Le tribunal a pris soin aussi de souligner l'impact que ce triple meurtre avait eu sur plusieurs victimes collatérales. Il a noté l'immense douleur persistante, vécue par les familles des victimes, leur désespoir profond et leur incompréhension.

Par ailleurs, les avocats de la défense Me David Guévin et Me Matthieu Poliquin avaient réclamé une peine pour adolescents sous prétexte que la culpabilité morale de Kaven Sirois était amoindrie par son trouble de personnalité limite. Plusieurs experts en psychologie et psychiatrie avaient d'ailleurs produit des rapports et témoigné lors des audiences sur la requête en assujettissement. Sur ce point, le juge n'a pas retenu leurs témoignages. Certes, il tient compte du fait que Kaven Sirois souffre d'un trouble de personnalité limite de modéré à sévère, d'un trouble de simulation et d'une dépendance aux stupéfiants. Il a aussi convenu qu'il doit être absolument traité, qu'une réhabilitation est possible pour traiter diverses problématiques comme sa difficulté à gérer ses émotions et que celle-ci pourrait se poursuivre à l'Institut Philippe-Pinel. Toutefois, elle sera longue et aucune garantie n'est offerte quant à l'avenir du jeune homme, et ce, même s'il s'implique présentement dans sa thérapie. 

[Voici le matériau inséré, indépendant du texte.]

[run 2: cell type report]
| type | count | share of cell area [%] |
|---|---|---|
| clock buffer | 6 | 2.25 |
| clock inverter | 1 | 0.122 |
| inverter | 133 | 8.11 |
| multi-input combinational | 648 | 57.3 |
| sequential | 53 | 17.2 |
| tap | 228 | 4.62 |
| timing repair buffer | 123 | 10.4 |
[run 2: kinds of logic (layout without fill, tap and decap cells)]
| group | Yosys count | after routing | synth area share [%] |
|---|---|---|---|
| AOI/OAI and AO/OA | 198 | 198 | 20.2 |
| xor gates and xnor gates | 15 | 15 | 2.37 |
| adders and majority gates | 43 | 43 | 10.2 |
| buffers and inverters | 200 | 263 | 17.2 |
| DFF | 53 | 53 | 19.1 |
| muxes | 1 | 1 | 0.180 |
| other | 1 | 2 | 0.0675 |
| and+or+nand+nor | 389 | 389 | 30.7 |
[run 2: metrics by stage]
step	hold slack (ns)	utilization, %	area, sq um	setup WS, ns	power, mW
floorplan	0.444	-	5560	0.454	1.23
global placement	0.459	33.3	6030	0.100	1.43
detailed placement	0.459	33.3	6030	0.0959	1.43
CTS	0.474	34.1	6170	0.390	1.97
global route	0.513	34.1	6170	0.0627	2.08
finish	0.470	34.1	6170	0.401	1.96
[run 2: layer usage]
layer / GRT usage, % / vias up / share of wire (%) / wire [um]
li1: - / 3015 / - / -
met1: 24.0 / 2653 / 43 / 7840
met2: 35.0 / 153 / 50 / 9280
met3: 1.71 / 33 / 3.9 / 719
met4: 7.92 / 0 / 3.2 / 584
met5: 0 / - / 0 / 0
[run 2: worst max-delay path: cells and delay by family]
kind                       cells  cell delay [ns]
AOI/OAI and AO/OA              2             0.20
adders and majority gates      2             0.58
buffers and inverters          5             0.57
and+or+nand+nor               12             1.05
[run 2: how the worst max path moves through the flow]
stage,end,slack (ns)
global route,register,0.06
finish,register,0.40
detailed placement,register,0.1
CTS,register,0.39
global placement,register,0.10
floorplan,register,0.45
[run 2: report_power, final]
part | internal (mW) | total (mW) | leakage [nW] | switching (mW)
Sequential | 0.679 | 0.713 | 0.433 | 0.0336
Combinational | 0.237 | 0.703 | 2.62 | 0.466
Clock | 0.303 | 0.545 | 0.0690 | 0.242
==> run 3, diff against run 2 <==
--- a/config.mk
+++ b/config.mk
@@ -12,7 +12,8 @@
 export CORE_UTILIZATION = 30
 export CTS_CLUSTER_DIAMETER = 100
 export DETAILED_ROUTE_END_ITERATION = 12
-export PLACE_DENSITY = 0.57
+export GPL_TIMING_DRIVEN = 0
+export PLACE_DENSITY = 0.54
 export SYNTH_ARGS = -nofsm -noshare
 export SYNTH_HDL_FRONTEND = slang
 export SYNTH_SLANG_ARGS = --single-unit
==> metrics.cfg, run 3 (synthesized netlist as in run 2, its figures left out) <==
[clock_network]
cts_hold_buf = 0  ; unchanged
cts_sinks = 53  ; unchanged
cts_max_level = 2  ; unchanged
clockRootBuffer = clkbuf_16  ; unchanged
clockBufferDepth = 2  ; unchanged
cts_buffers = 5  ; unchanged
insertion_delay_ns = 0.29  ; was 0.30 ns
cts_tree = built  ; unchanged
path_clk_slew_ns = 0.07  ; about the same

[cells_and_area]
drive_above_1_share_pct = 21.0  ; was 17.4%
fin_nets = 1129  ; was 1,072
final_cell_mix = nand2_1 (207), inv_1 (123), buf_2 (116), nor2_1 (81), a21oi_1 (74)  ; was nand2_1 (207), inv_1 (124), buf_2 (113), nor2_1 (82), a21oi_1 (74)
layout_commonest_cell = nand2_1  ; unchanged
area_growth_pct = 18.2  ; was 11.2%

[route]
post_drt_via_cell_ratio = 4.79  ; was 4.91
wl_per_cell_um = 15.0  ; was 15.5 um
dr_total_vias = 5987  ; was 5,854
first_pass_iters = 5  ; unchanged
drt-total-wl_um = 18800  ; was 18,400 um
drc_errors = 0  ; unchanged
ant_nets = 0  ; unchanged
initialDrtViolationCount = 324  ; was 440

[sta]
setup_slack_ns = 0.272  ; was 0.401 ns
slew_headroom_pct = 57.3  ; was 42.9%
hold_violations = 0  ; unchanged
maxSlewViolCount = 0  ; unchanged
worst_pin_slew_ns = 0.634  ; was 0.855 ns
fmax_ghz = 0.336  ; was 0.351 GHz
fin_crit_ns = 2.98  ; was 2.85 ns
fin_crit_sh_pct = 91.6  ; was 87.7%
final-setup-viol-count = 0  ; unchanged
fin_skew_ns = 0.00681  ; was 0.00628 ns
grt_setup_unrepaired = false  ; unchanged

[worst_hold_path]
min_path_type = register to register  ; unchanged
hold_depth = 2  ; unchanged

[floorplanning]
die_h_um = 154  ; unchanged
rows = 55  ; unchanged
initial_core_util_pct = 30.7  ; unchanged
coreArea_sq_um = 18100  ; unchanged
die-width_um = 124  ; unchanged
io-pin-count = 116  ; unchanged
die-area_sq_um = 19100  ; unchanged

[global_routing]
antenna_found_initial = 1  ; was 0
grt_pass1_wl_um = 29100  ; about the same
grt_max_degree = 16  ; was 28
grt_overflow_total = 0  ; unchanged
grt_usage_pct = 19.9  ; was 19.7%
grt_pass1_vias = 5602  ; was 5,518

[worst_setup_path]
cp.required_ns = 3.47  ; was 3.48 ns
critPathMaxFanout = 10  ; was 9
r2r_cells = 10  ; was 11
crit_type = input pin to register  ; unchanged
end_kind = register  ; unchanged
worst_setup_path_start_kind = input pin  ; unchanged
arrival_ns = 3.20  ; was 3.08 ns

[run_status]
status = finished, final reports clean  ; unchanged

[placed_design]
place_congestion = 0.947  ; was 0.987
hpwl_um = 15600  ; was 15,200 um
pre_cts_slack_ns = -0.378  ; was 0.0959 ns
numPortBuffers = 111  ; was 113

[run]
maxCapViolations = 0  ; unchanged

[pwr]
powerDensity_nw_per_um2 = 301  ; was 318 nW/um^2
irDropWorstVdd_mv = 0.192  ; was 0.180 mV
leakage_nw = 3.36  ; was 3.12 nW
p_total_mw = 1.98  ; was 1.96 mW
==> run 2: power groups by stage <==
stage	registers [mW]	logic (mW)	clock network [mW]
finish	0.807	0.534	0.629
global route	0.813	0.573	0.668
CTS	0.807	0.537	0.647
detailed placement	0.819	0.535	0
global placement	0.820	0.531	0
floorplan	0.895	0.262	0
$ cat config.mk
export PLATFORM = sky130hd
export DESIGN_NAME = aetr_regs
export DESIGN_NICKNAME = d
export VERILOG_FILES = /design/src/verilog/aetr_pkg.sv /design/src/verilog/aetr_region_classify.sv /design/src/verilog/aetr_derate_calc.sv /design/src/verilog/aetr_regs.sv
export SDC_FILE = /design/constraint.sdc
export NUM_CORES = 1
export LEC_CHECK = 0
export BUFFER_PORTS_ARGS = -buffer_cell sky130_fd_sc_hd__buf_2
export CAP_MARGIN = 20
export CORE_MARGIN = 4
export CORE_UTILIZATION = 45
export DETAILED_ROUTE_END_ITERATION = 12
export GPL_TIMING_DRIVEN = 0
export PLACE_DENSITY_LB_ADDON = 0.2
export SYNTH_ARGS = -nofsm -noshare
export SYNTH_HDL_FRONTEND = slang
export SYNTH_SLANG_ARGS = --single-unit
export TNS_END_PERCENT = 1
$ cat constraint.sdc
create_clock -name clk_in -period 4.15 [get_ports clk_in]
set_clock_uncertainty 0.15 [all_clocks]
set_input_delay 0.6225 -clock clk_in [delete_from_list [all_inputs] [get_ports clk_in]]
set_output_delay 0.6225 -clock clk_in [all_outputs]
set_load 0.01 [all_outputs]
$ cat src/verilog/aetr_pkg.sv
// Package of register offsets, field positions, reset values and types for the charger register bank.
package aetr_pkg;

	// Register offsets on the host register port.
	localparam logic [7:0] AETR_OFS_CHAN_EN = 8'h58;
	localparam logic [7:0] AETR_OFS_DERATE = 8'h61;
	localparam logic [7:0] AETR_OFS_COLD = 8'h62;
	localparam logic [7:0] AETR_OFS_COOL = 8'h63;
	localparam logic [7:0] AETR_OFS_WARM = 8'h64;
	localparam logic [7:0] AETR_OFS_HOT = 8'h65;
	localparam logic [7:0] AETR_OFS_PART_ID = 8'h6f;

	// Reset values.
	localparam logic [7:0] AETR_RST_CHAN_EN = 8'h00;
	localparam logic [7:0] AETR_RST_DERATE = 8'h34;
	localparam logic [7:0] AETR_RST_COLD = 8'h7c;
	localparam logic [7:0] AETR_RST_COOL = 8'h6d;
	localparam logic [7:0] AETR_RST_WARM = 8'h38;
	localparam logic [7:0] AETR_RST_HOT = 8'h27;

	// Part code is an arbitrary neutral value.
	localparam logic [7:0] AETR_PART_CODE = 8'h5a;

	// Channel enable bit positions.
	localparam int AETR_BIT_IN_CUR = 7;
	localparam int AETR_BIT_RAIL = 6;
	localparam int AETR_BIT_CHG_CUR = 5;
	localparam int AETR_BIT_IN_VOLT = 4;
	localparam int AETR_BIT_VBAT = 3;
	localparam int AETR_BIT_THERM = 2;
	localparam int AETR_BIT_AUX = 1;

	// Derate field positions.
	localparam int AETR_VRED_HI = 6;
	localparam int AETR_VRED_LO = 4;
	localparam int AETR_ISCL_HI = 2;
	localparam int AETR_ISCL_LO = 0;

	// Threshold weighting: LSB weight in microvolts, MSB 600 mV.
	localparam int AETR_THERM_LSB_UV = 4688;
	localparam int AETR_VRED_STEP_MV = 50;
	localparam logic [3:0] AETR_ISCL_EIGHTHS = 4'h8;

	typedef enum logic [2:0] {
		AETR_REG_COLD,
		AETR_REG_COOL,
		AETR_REG_NORMAL,
		AETR_REG_WARM,
		AETR_REG_HOT
	} aetr_region_type;

	// Individual measurement channel enables.
	typedef struct packed {
		logic input_current_meas_enable;
		logic system_rail_meas_enable;
		logic charge_current_meas_enable;
		logic input_voltage_meas_enable;
		logic battery_voltage_meas_enable;
		logic thermistor_meas_enable;
		logic aux_input_meas_enable;
	} aetr_chan_en_type;

	// Four region thresholds, in thermistor sense codes.
	typedef struct packed {
		logic [7:0] cold_threshold_value;
		logic [7:0] cool_threshold_value;
		logic [7:0] warm_threshold_value;
		logic [7:0] hot_threshold_value;
	} aetr_thresh_type;

	// Derating applied to the charger loops.
	typedef struct packed {
		logic [8:0] voltage_drop_mv;
		logic [3:0] current_eighths;
	} aetr_derate_type;

endpackage

$ cat src/verilog/aetr_region_classify.sv
// Thermistor region classifier comparing a sense code against four thresholds.
`timescale 1ns/1ps
module aetr_region_classify
	import aetr_pkg::*;
(
	// Clock and reset
	input wire logic clk_in,
	input wire logic rst_in,
	// Measurement and thresholds
	input wire logic [7:0] sense_code_in,
	input wire logic sense_valid_in,
	input wire aetr_thresh_type thresh_in,
	// Region result
	output aetr_region_type region_out
);

	// An NTC below ground bias gives a higher voltage when colder.
	wire aetr_region_type region_now;
	assign region_now = (sense_code_in >= thresh_in.cold_threshold_value) ? AETR_REG_COLD :
		(sense_code_in >= thresh_in.cool_threshold_value) ? AETR_REG_COOL :
		(sense_code_in <= thresh_in.hot_threshold_value) ? AETR_REG_HOT :
		(sense_code_in <= thresh_in.warm_threshold_value) ? AETR_REG_WARM :
		AETR_REG_NORMAL;

	// The region holds its last value while no fresh sample arrives.
	always_ff @(posedge clk_in) begin
		if (rst_in) begin
			region_out <= AETR_REG_NORMAL;
		end else if (sense_valid_in) begin
			region_out <= region_now;
		end
	end

endmodule

$ cat src/verilog/aetr_derate_calc.sv
// Converts derating codes and the present region into applied derating.
`timescale 1ns/1ps
module aetr_derate_calc
	import aetr_pkg::*;
(
	// Clock and reset
	input wire logic clk_in,
	input wire logic rst_in,
	// Settings and region
	input wire logic [2:0] warm_voltage_reduction_in,
	input wire logic [2:0] thermal_current_scale_in,
	input wire aetr_region_type region_in,
	// Applied derating
	output aetr_derate_type derate_out
);

	function automatic logic [8:0] volt_drop(input logic [2:0] code);
		volt_drop = 9'(code * AETR_VRED_STEP_MV);
	endfunction

	function automatic logic [3:0] cur_eighths(input logic [2:0] code);
		cur_eighths = AETR_ISCL_EIGHTHS - {1'b0, code};
	endfunction

	wire logic in_warm;
	wire logic in_cool_or_warm;
	assign in_warm = (region_in == AETR_REG_WARM);
	assign in_cool_or_warm = in_warm || (region_in == AETR_REG_COOL);

	// Current is cut in both cool and warm; voltage only in warm.
	always_ff @(posedge clk_in) begin
		if (rst_in) begin
			derate_out <= '{voltage_drop_mv: 9'h000, current_eighths: AETR_ISCL_EIGHTHS};
		end else begin
			derate_out.voltage_drop_mv <= in_warm ?
				volt_drop(warm_voltage_reduction_in) : 9'h000;
			derate_out.current_eighths <= in_cool_or_warm ?
				cur_eighths(thermal_current_scale_in) : AETR_ISCL_EIGHTHS;
		end
	end

endmodule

Le juge a donc conclu que la peine devait être proportionnelle à la gravité du crime et à son degré de responsabilisation. Il restera maintenant à déterminer l'endroit où il purgera sa sentence. Le 11 janvier, les avocats reviendront devant le tribunal pour plaider sur le milieu de garde à privilégier. Les possibilités qui s'offrent à Kaven Sirois sont l'Institut Philippe-Pinel, une prison provinciale ou le pénitencier. 

À sa sortie de la salle d'audiences, le procureur de la Couronne, Me Hippolite Brin, a indiqué: «La Couronne est satisfaite et remercie les familles pour leur support».

Quant à l'autre meurtrier, qui avait 17 ans au moment des faits, il a lui aussi plaidé coupable en juin dernier aux mêmes chefs d'accusation, soit les meurtres et les complots pour meurtre. Son retour en cour est prévu le 13 novembre pour déterminer la date des plaidoiries sur la peine.